Collected data entries:

□ □ □ □

## src/jfp_consts.vh

```
// Constants for the test-port flash programming front end: opcodes, TAP state
// codes, register widths, key and timing counts. Definitions only.
// Assumes it is included by bare name from every design file that needs it.
// How it works
// - Port works only with enable fuse programmed and disable bit clear.
// - Disable bit set and external reset low: bit clears two chip clocks later; here four after the pin, two spent in the synchroniser.
// - All shift registers shift least significant bit first, in and out.
// - Instruction register is four bits, sixteen possible opcodes.
// - Run-Test/Idle makes internal clocks and also serves as an idle state.
// - Opcode 0xc selects one-bit reset register; TAP controller is never reset by it.
// - A one in the reset register holds chip reset at once, unlatched.
// - After the reset register clears, reset stays for the fuse-chosen time-out.
// - Opcode 0x4 selects the sixteen-bit key register shifted in Shift-DR.
// - On Update-DR the key is compared; exact match enters programming mode.
// - Key register clears on power-on reset; programmer clears it on leaving.
// - Opcode 0x5 selects the fifteen-bit command register.
// - Capture-DR loads prior command result; Shift-DR sends it out, new command in.
// - Update-DR applies command to flash; each tck spent in Run-Test/Idle gives one clock.
// - Opcode 0x6 selects eight-bit byte register, low bits of command register.
// - Page load Update-DR copies byte to holding register, writes buffer quickly.
// - Page load updates alternate low then high, starting low after opcode.
// - Page load increments counter before each low write except the first.
// - Opcode 0x7 captures flash bytes, alternating low then high, starting low.
// - Page read increments counter after every high-byte capture, first included.
`ifndef JFP_CONSTS_VH
`define JFP_CONSTS_VH

`define JFP_IR_W          4
`define JFP_IR_CAPTURE    4'h1
`define JFP_IR_DEFAULT    4'hf
`define JFP_OP_RESET      4'hc
`define JFP_OP_UNLOCK     4'h4
`define JFP_OP_COMMAND    4'h5
`define JFP_OP_PAGELOAD   4'h6
`define JFP_OP_PAGEREAD   4'h7
`define JFP_KEY_W         16
`define JFP_KEY           16'ha370
`define JFP_CMD_W         15
`define JFP_BYTE_W        8
`define JFP_DIS_CLR_CYC   2
`define JFP_CNT_W         20

`define JFP_S_TLR         4'h0
`define JFP_S_RTI         4'h1
`define JFP_S_SEL_DR      4'h2
`define JFP_S_CAP_DR      4'h3
`define JFP_S_SHIFT_DR    4'h4
`define JFP_S_EXIT1_DR    4'h5
`define JFP_S_PAUSE_DR    4'h6
`define JFP_S_EXIT2_DR    4'h7
`define JFP_S_UPD_DR      4'h8
`define JFP_S_SEL_IR      4'h9
`define JFP_S_CAP_IR      4'ha
`define JFP_S_SHIFT_IR    4'hb
`define JFP_S_EXIT1_IR    4'hc
`define JFP_S_PAUSE_IR    4'hd
`define JFP_S_EXIT2_IR    4'he
`define JFP_S_UPD_IR      4'hf

`endif

```

## src/jfp_port.v

```verilog
// Test-port flash programming front end: oversampled TAP controller, the
// instruction register and the reset, key, command and byte data registers.
// Assumes clk is much faster than tck; tck, tms, tdi and the external reset
// pin are asynchronous and are synchronised here. Flash and page buffer are
// outside; they take the pulses below and answer on the same clock.
`timescale 1ns/100ps
`include "jfp_consts.vh"
module jfp_port
(
  input  wire                  clk,
  input  wire                  rst,
  input  wire                  tck,
  input  wire                  tms,
  input  wire                  tdi,
  output wire                  tdo,
  output wire                  tdo_oe,
  input  wire                  ext_reset_n,
  input  wire                  test_port_enable_fuse,
  input  wire [`JFP_CNT_W-1:0] timeout_cycles,
  input  wire                  disable_wr,
  input  wire                  disable_wdata,
  output wire                  test_port_disable_bit,
  output wire                  chip_reset,
  output wire                  prog_mode,
  output wire [`JFP_CMD_W-1:0] flash_cmd,
  output wire                  flash_cmd_load,
  output wire                  flash_exec,
  input  wire [`JFP_CMD_W-1:0] flash_result,
  output wire                  pbuf_wr,
  output wire                  pbuf_hi,
  output wire [7:0]            pbuf_data,
  output wire                  pc_inc,
  input  wire [15:0]           flash_word
);

  wire [3:0] pin_s;
  wire       tck_s;
  wire       tms_s;
  wire       tdi_s;
  wire       ext_reset_n_s;
  wire       port_on;
  wire       tck_rise;
  wire       tck_fall;

  reg                  tck_d_reg;
  reg [3:0]            state_reg;
  reg [3:0]            state_next;
  reg [`JFP_IR_W-1:0]  ir_reg;
  reg [`JFP_IR_W-1:0]  ir_sr_reg;
  reg                  rst_chain_reg;
  reg                  bypass_reg;
  reg [`JFP_KEY_W-1:0] key_sr_reg;
  reg [`JFP_CMD_W-1:0] cmd_sr_reg;
  reg                  unlocked_reg;
  reg [`JFP_CMD_W-1:0] flash_cmd_reg;
  reg                  flash_cmd_load_reg;
  reg                  flash_exec_reg;
  reg [7:0]            hold_reg;
  reg                  hold_pend_reg;
  reg                  load_hi_reg;
  reg                  load_first_reg;
  reg                  read_hi_reg;
  reg                  pbuf_wr_reg;
  reg                  pbuf_hi_reg;
  reg [7:0]            pbuf_data_reg;
  reg                  pc_inc_reg;
  reg                  tdo_reg;

  // Opcode test shared by capture, shift and update decoding
  function is_op;
    input [`JFP_IR_W-1:0] ir;
    input [`JFP_IR_W-1:0] op;
    begin
      is_op = (ir == op);
    end
  endfunction

  // All pins pass two flip-flops before any logic looks at them
  jfp_sync #(.W(4)) u_sync
  (
    .clk (clk),
    .rst (rst),
    .d   ({ext_reset_n, tdi, tms, tck}),
    .q   (pin_s)
  );

  assign tck_s         = pin_s[0];
  assign tms_s         = pin_s[1];
  assign tdi_s         = pin_s[2];
  assign ext_reset_n_s = pin_s[3];

  jfp_rst_ctl u_rst_ctl
  (
    .clk                   (clk),
    .rst                   (rst),
    .reset_chain           (rst_chain_reg),
    .ext_reset_n_s         (ext_reset_n_s),
    .timeout_cycles        (timeout_cycles),
    .disable_wr            (disable_wr),
    .disable_wdata         (disable_wdata),
    .chip_reset            (chip_reset),
    .test_port_disable_bit (test_port_disable_bit)
  );

  // Port usable only with the fuse programmed and the disable bit clear
  assign port_on = test_port_enable_fuse & ~test_port_disable_bit;

  // Edge finder works on the second synchroniser stage only
  always @(posedge clk or posedge rst)
  begin
    if (rst)
      tck_d_reg <= 1'b0;
    else
      tck_d_reg <= tck_s;
  end

  assign tck_rise = tck_s & ~tck_d_reg;
  assign tck_fall = ~tck_s & tck_d_reg;

  // TAP controller next state from the sampled mode select
  always @*
  begin
    case (state_reg)
      `JFP_S_TLR:      state_next = tms_s ? `JFP_S_TLR      : `JFP_S_RTI;
      `JFP_S_RTI:      state_next = tms_s ? `JFP_S_SEL_DR   : `JFP_S_RTI;
      `JFP_S_SEL_DR:   state_next = tms_s ? `JFP_S_SEL_IR   : `JFP_S_CAP_DR;
      `JFP_S_CAP_DR:   state_next = tms_s ? `JFP_S_EXIT1_DR : `JFP_S_SHIFT_DR;
      `JFP_S_SHIFT_DR: state_next = tms_s ? `JFP_S_EXIT1_DR : `JFP_S_SHIFT_DR;
      `JFP_S_EXIT1_DR: state_next = tms_s ? `JFP_S_UPD_DR   : `JFP_S_PAUSE_DR;
      `JFP_S_PAUSE_DR: state_next = tms_s ? `JFP_S_EXIT2_DR : `JFP_S_PAUSE_DR;
      `JFP_S_EXIT2_DR: state_next = tms_s ? `JFP_S_UPD_DR   : `JFP_S_SHIFT_DR;
      `JFP_S_UPD_DR:   state_next = tms_s ? `JFP_S_SEL_DR   : `JFP_S_RTI;
      `JFP_S_SEL_IR:   state_next = tms_s ? `JFP_S_TLR      : `JFP_S_CAP_IR;
      `JFP_S_CAP_IR:   state_next = tms_s ? `JFP_S_EXIT1_IR : `JFP_S_SHIFT_IR;
      `JFP_S_SHIFT_IR: state_next = tms_s ? `JFP_S_EXIT1_IR : `JFP_S_SHIFT_IR;
      `JFP_S_EXIT1_IR: state_next = tms_s ? `JFP_S_UPD_IR   : `JFP_S_PAUSE_IR;
      `JFP_S_PAUSE_IR: state_next = tms_s ? `JFP_S_EXIT2_IR : `JFP_S_PAUSE_IR;
      `JFP_S_EXIT2_IR: state_next = tms_s ? `JFP_S_UPD_IR   : `JFP_S_SHIFT_IR;
      `JFP_S_UPD_IR:   state_next = tms_s ? `JFP_S_SEL_DR   : `JFP_S_RTI;
      default:         state_next = `JFP_S_TLR;
    endcase
  end

  // Controller is held in Test-Logic-Reset while the port is off; the reset
  // instruction never touches it, only the pins and rst do
  always @(posedge clk or posedge rst)
  begin
    if (rst)
      state_reg <= `JFP_S_TLR;
    else if (!port_on)
      state_reg <= `JFP_S_TLR;
    else if (tck_rise)
      state_reg <= state_next;
  end

  // Instruction register: capture, shift lsb first, update
  always @(posedge clk or posedge rst)
  begin
    if (rst)
    begin
      ir_reg    <= `JFP_IR_DEFAULT;
      ir_sr_reg <= {`JFP_IR_W{1'b0}};
    end
    else if (state_reg == `JFP_S_TLR)
      ir_reg <= `JFP_IR_DEFAULT;
    else if (tck_rise)
    begin
      case (state_reg)
        `JFP_S_CAP_IR:   ir_sr_reg <= `JFP_IR_CAPTURE;
        `JFP_S_SHIFT_IR: ir_sr_reg <= {tdi_s, ir_sr_reg[`JFP_IR_W-1:1]};
        `JFP_S_UPD_IR:   ir_reg    <= ir_sr_reg;
        default:         ir_sr_reg <= ir_sr_reg;
      endcase
    end
  end

  // Reset chain and bypass bit; the chain keeps its value when the TAP resets
  always @(posedge clk or posedge rst)
  begin
    if (rst)
    begin
      rst_chain_reg <= 1'b0;
      bypass_reg    <= 1'b0;
    end
    else if (tck_rise && state_reg == `JFP_S_SHIFT_DR)
    begin
      if (is_op(ir_reg, `JFP_OP_RESET))
        rst_chain_reg <= tdi_s;
      bypass_reg <= tdi_s;
    end
  end

  // Key register: power-on clear, lsb-first shift, compare on update
  always @(posedge clk or posedge rst)
  begin
    if (rst)
    begin
      key_sr_reg   <= {`JFP_KEY_W{1'b0}};
      unlocked_reg <= 1'b0;
    end
    else if (tck_rise && is_op(ir_reg, `JFP_OP_UNLOCK))
    begin
      if (state_reg == `JFP_S_SHIFT_DR)
        key_sr_reg <= {tdi_s, key_sr_reg[`JFP_KEY_W-1:1]};
      else if (state_reg == `JFP_S_UPD_DR)
        unlocked_reg <= (key_sr_reg == `JFP_KEY);
    end
  end

  assign prog_mode = unlocked_reg;

  // Command register; its low byte doubles as the byte register for 0x6/0x7
  always @(posedge clk or posedge rst)
  begin
    if (rst)
      cmd_sr_reg <= {`JFP_CMD_W{1'b0}};
    else if (tck_rise && unlocked_reg)
    begin
      if (is_op(ir_reg, `JFP_OP_COMMAND))
      begin
        if (state_reg == `JFP_S_CAP_DR)
          cmd_sr_reg <= flash_result;
        else if (state_reg == `JFP_S_SHIFT_DR)
          cmd_sr_reg <= {tdi_s, cmd_sr_reg[`JFP_CMD_W-1:1]};
      end
      else if (is_op(ir_reg, `JFP_OP_PAGELOAD) || is_op(ir_reg, `JFP_OP_PAGEREAD))
      begin
        if (state_reg == `JFP_S_CAP_DR && is_op(ir_reg, `JFP_OP_PAGEREAD))
          cmd_sr_reg[7:0] <= read_hi_reg ? flash_word[15:8] : flash_word[7:0];
        else if (state_reg == `JFP_S_SHIFT_DR)
          cmd_sr_reg[7:0] <= {tdi_s, cmd_sr_reg[7:1]};
      end
    end
  end

  // Command apply on Update-DR and one execute clock per tck spent in Run-Test/Idle
  always @(posedge clk or posedge rst)
  begin
    if (rst)
    begin
      flash_cmd_reg      <= {`JFP_CMD_W{1'b0}};
      flash_cmd_load_reg <= 1'b0;
      flash_exec_reg     <= 1'b0;
    end
    else
    begin
      flash_cmd_load_reg <= 1'b0;
      flash_exec_reg     <= 1'b0;
      if (tck_rise && unlocked_reg && is_op(ir_reg, `JFP_OP_COMMAND))
      begin
        if (state_reg == `JFP_S_UPD_DR)
        begin
          flash_cmd_reg      <= cmd_sr_reg;
          flash_cmd_load_reg <= 1'b1;
        end
        else if (state_reg == `JFP_S_RTI)
          flash_exec_reg <= 1'b1;
      end
    end
  end

  // Page load and page read sequencing; toggles restart when the
  // instruction is updated, so a new opcode always begins on the low byte
  always @(posedge clk or posedge rst)
  begin
    if (rst)
    begin
      hold_reg       <= 8'h00;
      hold_pend_reg  <= 1'b0;
      load_hi_reg    <= 1'b0;
      load_first_reg <= 1'b1;
      read_hi_reg    <= 1'b0;
      pbuf_wr_reg    <= 1'b0;
      pbuf_hi_reg    <= 1'b0;
      pbuf_data_reg  <= 8'h00;
      pc_inc_reg     <= 1'b0;
    end
    else
    begin
      pbuf_wr_reg   <= 1'b0;
      pc_inc_reg    <= 1'b0;
      hold_pend_reg <= 1'b0;
      // Buffer write follows the copy by one chip clock, far inside 11 TCK
      if (hold_pend_reg)
      begin
        pbuf_wr_reg   <= 1'b1;
        pbuf_hi_reg   <= load_hi_reg;
        pbuf_data_reg <= hold_reg;
        load_hi_reg   <= ~load_hi_reg;
      end
      if (tck_rise && state_reg == `JFP_S_UPD_IR)
      begin
        load_hi_reg    <= 1'b0;
        load_first_reg <= 1'b1;
        read_hi_reg    <= 1'b0;
      end
      else if (tck_rise && unlocked_reg && state_reg == `JFP_S_UPD_DR &&
               is_op(ir_reg, `JFP_OP_PAGELOAD))
      begin
        hold_reg       <= cmd_sr_reg[7:0];
        hold_pend_reg  <= 1'b1;
        load_first_reg <= 1'b0;
        if (!load_hi_reg && !load_first_reg)
          pc_inc_reg <= 1'b1;
      end
      else if (tck_rise && unlocked_reg && state_reg == `JFP_S_CAP_DR &&
               is_op(ir_reg, `JFP_OP_PAGEREAD))
      begin
        read_hi_reg <= ~read_hi_reg;
        if (read_hi_reg)
          pc_inc_reg <= 1'b1;
      end
    end
  end

  // Output bit changes on the falling test clock, lsb of the selected path
  always @(posedge clk or posedge rst)
  begin
    if (rst)
      tdo_reg <= 1'b0;
    else if (tck_fall)
    begin
      if (state_reg == `JFP_S_SHIFT_IR)
        tdo_reg <= ir_sr_reg[0];
      else if (state_reg == `JFP_S_SHIFT_DR)
      begin
        case (ir_reg)
          `JFP_OP_RESET:    tdo_reg <= rst_chain_reg;
          `JFP_OP_UNLOCK:   tdo_reg <= key_sr_reg[0];
          `JFP_OP_COMMAND:  tdo_reg <= cmd_sr_reg[0];
          `JFP_OP_PAGELOAD: tdo_reg <= cmd_sr_reg[0];
          `JFP_OP_PAGEREAD: tdo_reg <= cmd_sr_reg[0];
          default:          tdo_reg <= bypass_reg;
        endcase
      end
    end
  end

  // Driven only while shifting, as a tri-state test output should be
  assign tdo_oe = port_on &&
                  (state_reg == `JFP_S_SHIFT_DR || state_reg == `JFP_S_SHIFT_IR);
  assign tdo    = tdo_reg;

  assign flash_cmd      = flash_cmd_reg;
  assign flash_cmd_load = flash_cmd_load_reg;
  assign flash_exec     = flash_exec_reg;
  assign pbuf_wr        = pbuf_wr_reg;
  assign pbuf_hi        = pbuf_hi_reg;
  assign pbuf_data      = pbuf_data_reg;
  assign pc_inc         = pc_inc_reg;

endmodule

```

## src/jfp_sync.v

```verilog
// Two-flip-flop synchroniser for a group of independent level inputs.
// Assumes each bit is a slow level or clock; no word coherence is implied.
`timescale 1ns/100ps
module jfp_sync
#(
  parameter W = 1
)
(
  input  wire         clk,
  input  wire         rst,
  input  wire [W-1:0] d,
  output wire [W-1:0] q
);

  reg [W-1:0] meta_reg;
  reg [W-1:0] sync_reg;

  // First stage feeds only the second stage
  always @(posedge clk or posedge rst)
  begin
    if (rst)
    begin
      meta_reg <= {W{1'b0}};
      sync_reg <= {W{1'b0}};
    end
    else
    begin
      meta_reg <= d;
      sync_reg <= meta_reg;
    end
  end

  assign q = sync_reg;

endmodule

```

## src/jfp_rst_ctl.v

```verilog
// Chip reset generation and test-port disable bit for the programming port.
// Assumes ext_reset_n_s is already synchronised and timeout comes from fuses.
`timescale 1ns/100ps
`include "jfp_consts.vh"
module jfp_rst_ctl
(
  input  wire                  clk,
  input  wire                  rst,
  input  wire                  reset_chain,
  input  wire                  ext_reset_n_s,
  input  wire [`JFP_CNT_W-1:0] timeout_cycles,
  input  wire                  disable_wr,
  input  wire                  disable_wdata,
  output wire                  chip_reset,
  output wire                  test_port_disable_bit
);

  reg [`JFP_CNT_W-1:0] tmo_reg;
  reg [1:0]            dis_cnt_reg;
  reg                  dis_reg;
  wire                 reset_cause;

  // Chain output is used unlatched so reset follows it at once
  assign reset_cause = reset_chain | ~ext_reset_n_s;
  assign chip_reset  = reset_cause | (tmo_reg != {`JFP_CNT_W{1'b0}});

  // Time-out restarts while any cause is present and runs down after it
  always @(posedge clk or posedge rst)
  begin
    if (rst)
      tmo_reg <= {`JFP_CNT_W{1'b0}};
    else if (reset_cause)
      tmo_reg <= timeout_cycles;
    else if (tmo_reg != {`JFP_CNT_W{1'b0}})
      tmo_reg <= tmo_reg - 1'b1;
  end

  // External reset low clears a set disable bit after two chip clocks
  always @(posedge clk or posedge rst)
  begin
    if (rst)
    begin
      dis_reg     <= 1'b0;
      dis_cnt_reg <= 2'h0;
    end
    else if (dis_reg && !ext_reset_n_s)
    begin
      if (dis_cnt_reg == 2'h1)
      begin
        dis_reg     <= 1'b0;
        dis_cnt_reg <= 2'h0;
      end
      else
        dis_cnt_reg <= dis_cnt_reg + 2'h1;
    end
    else
    begin
      dis_cnt_reg <= 2'h0;
      if (disable_wr)
        dis_reg <= disable_wdata;
    end
  end

  assign test_port_disable_bit = dis_reg;

endmodule

```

□ □ □ □

- _What the exercise asks_: Every line in the entries above that has the word "front" should be identified and copied.

- _Result of this exercise_:
// Constants for the test-port flash programming front end: opcodes, TAP state
// Test-port flash programming front end: oversampled TAP controller, the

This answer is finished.